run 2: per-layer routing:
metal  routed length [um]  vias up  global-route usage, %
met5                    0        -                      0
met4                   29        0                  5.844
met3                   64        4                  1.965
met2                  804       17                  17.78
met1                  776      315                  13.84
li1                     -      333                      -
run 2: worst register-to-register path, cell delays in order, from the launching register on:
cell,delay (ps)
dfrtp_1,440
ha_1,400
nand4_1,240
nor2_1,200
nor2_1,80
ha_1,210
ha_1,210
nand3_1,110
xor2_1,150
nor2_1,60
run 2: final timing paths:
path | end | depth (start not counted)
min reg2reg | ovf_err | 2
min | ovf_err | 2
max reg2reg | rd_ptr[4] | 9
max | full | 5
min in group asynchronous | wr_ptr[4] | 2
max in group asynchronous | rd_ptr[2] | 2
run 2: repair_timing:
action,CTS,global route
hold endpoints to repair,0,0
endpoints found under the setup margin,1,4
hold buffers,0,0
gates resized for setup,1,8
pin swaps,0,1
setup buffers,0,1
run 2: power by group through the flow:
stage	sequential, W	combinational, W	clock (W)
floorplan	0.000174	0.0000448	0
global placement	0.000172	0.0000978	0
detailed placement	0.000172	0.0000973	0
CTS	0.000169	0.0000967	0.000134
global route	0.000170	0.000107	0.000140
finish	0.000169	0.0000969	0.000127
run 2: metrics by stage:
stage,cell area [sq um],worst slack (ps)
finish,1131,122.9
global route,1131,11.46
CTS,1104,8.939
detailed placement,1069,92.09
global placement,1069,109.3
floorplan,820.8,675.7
--- src/rtl/checkers_pkg.sv ---
// Shared checkers board definitions: directions, board width, sequencer states
// and the square-neighbour rule used by the diagonal shift unit.
package checkers_pkg;

   localparam int BOARD_SQ = 32;

   localparam logic [1:0] DIR_UL = 2'd0;
   localparam logic [1:0] DIR_UR = 2'd1;
   localparam logic [1:0] DIR_DL = 2'd2;
   localparam logic [1:0] DIR_DR = 2'd3;

   localparam int MASK_UL_LO = 0;
   localparam int MASK_UR_LO = 32;
   localparam int MASK_DL_LO = 64;
   localparam int MASK_DR_LO = 96;

   typedef enum logic [1:0] {
      IDLE,
      SH1,
      SH2,
      DONE
   } state_t;

   function automatic int mask_lo(input logic [1:0] d);
      case (d)
         DIR_UL:  return MASK_UL_LO;
         DIR_UR:  return MASK_UR_LO;
         DIR_DL:  return MASK_DL_LO;
         default: return MASK_DR_LO;
      endcase
   endfunction

   // Returns {off_board, neighbour_square}; the square field is meaningless when off_board is set.
   function automatic logic [5:0] nbr_sq(input logic [4:0] p, input logic [1:0] d);
      logic [2:0] r;
      logic [1:0] c;
      logic       even;
      logic       ok;
      logic [4:0] n;
      r    = p[4:2];
      c    = p[1:0];
      even = ~r[0];
      case (d)
         DIR_UL: begin
            n  = even ? p - 5'd4 : p - 5'd5;
            ok = (r != 3'd0) && (even || (c != 2'd0));
         end
         DIR_UR: begin
            n  = even ? p - 5'd3 : p - 5'd4;
            ok = (r != 3'd0) && (!even || (c != 2'd3));
         end
         DIR_DL: begin
            n  = even ? p + 5'd4 : p + 5'd3;
            ok = (r != 3'd7) && (even || (c != 2'd0));
         end
         default: begin
            n  = even ? p + 5'd5 : p + 5'd4;
            ok = (r != 3'd7) && (!even || (c != 2'd3));
         end
      endcase
      return {~ok, n};
   endfunction

endpackage
==> config.mk <==
export PLATFORM = sky130hd
export DESIGN_NAME = led_frame_sequencer
export DESIGN_NICKNAME = d
export VERILOG_FILES = /design/src/rtl/led_frame_sequencer_pkg.sv /design/src/rtl/led_frame_sequencer_bit_timer.sv /design/src/rtl/led_frame_sequencer.sv
export SDC_FILE = /design/constraint.sdc
export NUM_CORES = 1
export LEC_CHECK = 0
export CORE_MARGIN = 2
export CORE_UTILIZATION = 57
export CTS_CLUSTER_SIZE = 30
export DETAILED_ROUTE_END_ITERATION = 8
export PLACE_DENSITY_LB_ADDON = 0.3
export REMOVE_ABC_BUFFERS = 1
export SLEW_MARGIN = 20
export SYNTH_ARGS = -nofsm -noshare
export SYNTH_HDL_FRONTEND = slang
export SYNTH_SLANG_ARGS = --single-unit
export TNS_END_PERCENT = 5
==> constraint.sdc <==
create_clock -name clk -period 3.1 [get_ports clk]
set_clock_uncertainty 0.15 [all_clocks]
set_input_delay 0.62 -clock clk [delete_from_list [all_inputs] [get_ports clk]]
set_output_delay 0.62 -clock clk [all_outputs]
set_load 0.01 [all_outputs]
File: config.mk
export PLATFORM = sky130hd
export DESIGN_NAME = vga_timing_gen
export DESIGN_NICKNAME = d
export VERILOG_FILES = /design/src/rtl/vga_pkg.sv /design/src/rtl/vga_axis_counter.sv /design/src/rtl/vga_timing_gen.sv
export SDC_FILE = /design/constraint.sdc
export NUM_CORES = 1
export LEC_CHECK = 0
export ABC_AREA = 1
export CAP_MARGIN = 0
export CORE_MARGIN = 1
export CORE_UTILIZATION = 40
export DETAILED_ROUTE_END_ITERATION = 16
export GPL_TIMING_DRIVEN = 0
export SLEW_MARGIN = 20
export SYNTH_ARGS = -nofsm -noshare
export SYNTH_HDL_FRONTEND = slang
export SYNTH_SLANG_ARGS = --single-unit
File: constraint.sdc
create_clock -name clk -period 2.99 [get_ports clk]
set_input_delay 0.4485 -clock clk [delete_from_list [all_inputs] [get_ports clk]]
set_output_delay 0.4485 -clock clk [all_outputs]
set_load 0.01 [all_outputs]
===== src/rtl/ysyx_25030093_axi_arbiter.sv =====
// ysyx_25030093_axi_arbiter: three-master (IFU read, LSU read, LSU write) to
// single-SRAM AXI-lite arbiter. One transaction owns the SRAM at a time; the
// owner's channels are forwarded combinationally, everything else reads 0.
// Optional feature macro: YSYX_25030093_ARB_RR_EN selects round-robin between
// IFU and LSU instead of fixed priority (LSU_WR > LSU_RD > IFU_RD).
module ysyx_25030093_axi_arbiter (
   input  logic        clk,
   input  logic        rst,
   // IFU read master
   input  logic [31:0] ifu_araddr,
   input  logic        ifu_arvalid,
   output logic        ifu_arready,
   output logic [31:0] ifu_rdata,
   output logic        ifu_rvalid,
   input  logic        ifu_rready,
   // LSU read master
   input  logic [31:0] lsu_araddr,
   input  logic        lsu_arvalid,
   output logic        lsu_arready,
   output logic [31:0] lsu_rdata,
   output logic        lsu_rvalid,
   input  logic        lsu_rready,
   // LSU write master
   input  logic [31:0] lsu_awaddr,
   input  logic        lsu_awvalid,
   output logic        lsu_awready,
   input  logic [31:0] lsu_wdata,
   input  logic [7:0]  lsu_wstrb,
   input  logic        lsu_wvalid,
   output logic        lsu_wready,
   output logic        lsu_bvalid,
   input  logic        lsu_bready,
   // SRAM slave
   output logic [31:0] sram_araddr,
   output logic        sram_arvalid,
   input  logic        sram_arready,
   input  logic [31:0] sram_rdata,
   input  logic        sram_rvalid,
   output logic        sram_rready,
   output logic [31:0] sram_awaddr,
   output logic        sram_awvalid,
   input  logic        sram_awready,
   output logic [31:0] sram_wdata,
   output logic [7:0]  sram_wstrb,
   output logic        sram_wvalid,
   input  logic        sram_wready,
   input  logic        sram_bvalid,
   output logic        sram_bready
);

   typedef enum logic [1:0] {
      IDLE   = 2'd0,
      IFU_RD = 2'd1,
      LSU_RD = 2'd2,
      LSU_WR = 2'd3
   } state_e;

   state_e      state_q, state_d;
   logic [31:0] addr_q, addr_d;      // AR or AW address captured at handshake
   logic [31:0] wdata_q, wdata_d;
   logic [7:0]  wstrb_q, wstrb_d;
   logic        ar_done_q, ar_done_d;
   logic        aw_done_q, aw_done_d;
   logic        w_done_q, w_done_d;
   logic        post_rst_q, post_rst_d; // first cycle after reset: all outputs 0
   logic        drain_q, drain_d;       // second cycle: swallow stale R/B
`ifdef YSYX_25030093_ARB_RR_EN
   logic        last_ifu_q, last_ifu_d; // 1 = IFU got the last grant
`endif

   logic        lsu_wr_req;
   logic        lsu_req;
   state_e      lsu_grant;
   state_e      grant;
   logic        out_en;

   assign out_en = ~rst & ~post_rst_q;

   // Pick the next owner from the requests visible this cycle.
   always_comb begin
      lsu_wr_req = lsu_awvalid | lsu_wvalid;
      lsu_req    = lsu_wr_req | lsu_arvalid;
      lsu_grant  = lsu_wr_req ? LSU_WR : LSU_RD;
      grant      = IDLE;
`ifdef YSYX_25030093_ARB_RR_EN
      if (lsu_req && ifu_arvalid) grant = last_ifu_q ? lsu_grant : IFU_RD;
      else if (lsu_req)           grant = lsu_grant;
      else if (ifu_arvalid)       grant = IFU_RD;
`else
      if (lsu_req)                grant = lsu_grant;
      else if (ifu_arvalid)       grant = IFU_RD;
`endif
   end

   // Forward only the owner's channels; done flags mask repeat handshakes.
   always_comb begin
      ifu_arready  = 1'b0;
      ifu_rdata    = '0;
      ifu_rvalid   = 1'b0;
      lsu_arready  = 1'b0;
      lsu_rdata    = '0;
      lsu_rvalid   = 1'b0;
      lsu_awready  = 1'b0;
      lsu_wready   = 1'b0;
      lsu_bvalid   = 1'b0;
      sram_araddr  = '0;
      sram_arvalid = 1'b0;
      sram_rready  = 1'b0;
      sram_awaddr  = '0;
      sram_awvalid = 1'b0;
      sram_wdata   = '0;
      sram_wstrb   = '0;
      sram_wvalid  = 1'b0;
      sram_bready  = 1'b0;
      if (out_en) begin
         case (state_q)
            IDLE: begin
               sram_rready = drain_q;
               sram_bready = drain_q;
            end
            IFU_RD: begin
               sram_araddr  = ar_done_q ? addr_q : ifu_araddr;
               sram_arvalid = ifu_arvalid & ~ar_done_q;
               ifu_arready  = sram_arready & ~ar_done_q;
               ifu_rvalid   = sram_rvalid & ar_done_q;
               sram_rready  = ifu_rready & ar_done_q;
               ifu_rdata    = sram_rdata;
            end
            LSU_RD: begin
               sram_araddr  = ar_done_q ? addr_q : lsu_araddr;
               sram_arvalid = lsu_arvalid & ~ar_done_q;
               lsu_arready  = sram_arready & ~ar_done_q;
               lsu_rvalid   = sram_rvalid & ar_done_q;
               sram_rready  = lsu_rready & ar_done_q;
               lsu_rdata    = sram_rdata;
            end
            LSU_WR: begin
               sram_awaddr  = aw_done_q ? addr_q : lsu_awaddr;
               sram_awvalid = lsu_awvalid & ~aw_done_q;
               lsu_awready  = sram_awready & ~aw_done_q;
               sram_wdata   = w_done_q ? wdata_q : lsu_wdata;
               sram_wstrb   = w_done_q ? wstrb_q : lsu_wstrb;
               sram_wvalid  = lsu_wvalid & ~w_done_q;
               lsu_wready   = sram_wready & ~w_done_q;
               lsu_bvalid   = sram_bvalid & aw_done_q & w_done_q;
               sram_bready  = lsu_bready & aw_done_q & w_done_q;
            end
            default: ;
         endcase
      end
   end

   // Next-state: grant from IDLE, track handshakes, release on R/B.
   always_comb begin
      state_d    = state_q;
      addr_d     = addr_q;
      wdata_d    = wdata_q;
      wstrb_d    = wstrb_q;
      ar_done_d  = ar_done_q;
      aw_done_d  = aw_done_q;
      w_done_d   = w_done_q;
      post_rst_d = 1'b0;
      drain_d    = post_rst_q;
`ifdef YSYX_25030093_ARB_RR_EN
      last_ifu_d = last_ifu_q;
`endif
      case (state_q)
         IDLE: begin
            if (!post_rst_q && !drain_q && grant != IDLE) begin
               state_d = grant;
`ifdef YSYX_25030093_ARB_RR_EN
               last_ifu_d = (grant == IFU_RD);
`endif
            end
         end
         IFU_RD, LSU_RD: begin
            if (sram_arvalid && sram_arready) begin
               ar_done_d = 1'b1;
               addr_d    = sram_araddr;
            end
            if (sram_rvalid && sram_rready) begin
               state_d   = IDLE;
               ar_done_d = 1'b0;
            end
         end
         LSU_WR: begin
            if (sram_awvalid && sram_awready) begin
               aw_done_d = 1'b1;
               addr_d    = lsu_awaddr;
            end
            if (sram_wvalid && sram_wready) begin
               w_done_d = 1'b1;
               wdata_d  = lsu_wdata;
               wstrb_d  = lsu_wstrb;
            end
            if (sram_bvalid && sram_bready) begin
               state_d   = IDLE;
               aw_done_d = 1'b0;
               w_done_d  = 1'b0;
            end
         end
         default: state_d = IDLE;
      endcase
   end

   // State registers with synchronous reset.
   always_ff @(posedge clk) begin
      if (rst) begin
         state_q    <= IDLE;
         addr_q     <= '0;
         wdata_q    <= '0;
         wstrb_q    <= '0;
         ar_done_q  <= 1'b0;
         aw_done_q  <= 1'b0;
         w_done_q   <= 1'b0;
         post_rst_q <= 1'b1;
         drain_q    <= 1'b0;
`ifdef YSYX_25030093_ARB_RR_EN
         last_ifu_q <= 1'b1;
`endif
      end else begin
         state_q    <= state_d;
         addr_q     <= addr_d;
         wdata_q    <= wdata_d;
         wstrb_q    <= wstrb_d;
         ar_done_q  <= ar_done_d;
         aw_done_q  <= aw_done_d;
         w_done_q   <= w_done_d;
         post_rst_q <= post_rst_d;
         drain_q    <= drain_d;
`ifdef YSYX_25030093_ARB_RR_EN
         last_ifu_q <= last_ifu_d;
`endif
      end
   end

endmodule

* * * * * * *

Exercise prompt
Up to and including the line that contains "global placement,1069,109.3", restate word for word every line of the entries, starting from the first.

Solution below
run 2: per-layer routing:
metal  routed length [um]  vias up  global-route usage, %
met5                    0        -                      0
met4                   29        0                  5.844
met3                   64        4                  1.965
met2                  804       17                  17.78
met1                  776      315                  13.84
li1                     -      333                      -
run 2: worst register-to-register path, cell delays in order, from the launching register on:
cell,delay (ps)
dfrtp_1,440
ha_1,400
nand4_1,240
nor2_1,200
nor2_1,80
ha_1,210
ha_1,210
nand3_1,110
xor2_1,150
nor2_1,60
run 2: final timing paths:
path | end | depth (start not counted)
min reg2reg | ovf_err | 2
min | ovf_err | 2
max reg2reg | rd_ptr[4] | 9
max | full | 5
min in group asynchronous | wr_ptr[4] | 2
max in group asynchronous | rd_ptr[2] | 2
run 2: repair_timing:
action,CTS,global route
hold endpoints to repair,0,0
endpoints found under the setup margin,1,4
hold buffers,0,0
gates resized for setup,1,8
pin swaps,0,1
setup buffers,0,1
run 2: power by group through the flow:
stage	sequential, W	combinational, W	clock (W)
floorplan	0.000174	0.0000448	0
global placement	0.000172	0.0000978	0
detailed placement	0.000172	0.0000973	0
CTS	0.000169	0.0000967	0.000134
global route	0.000170	0.000107	0.000140
finish	0.000169	0.0000969	0.000127
run 2: metrics by stage:
stage,cell area [sq um],worst slack (ps)
finish,1131,122.9
global route,1131,11.46
CTS,1104,8.939
detailed placement,1069,92.09
global placement,1069,109.3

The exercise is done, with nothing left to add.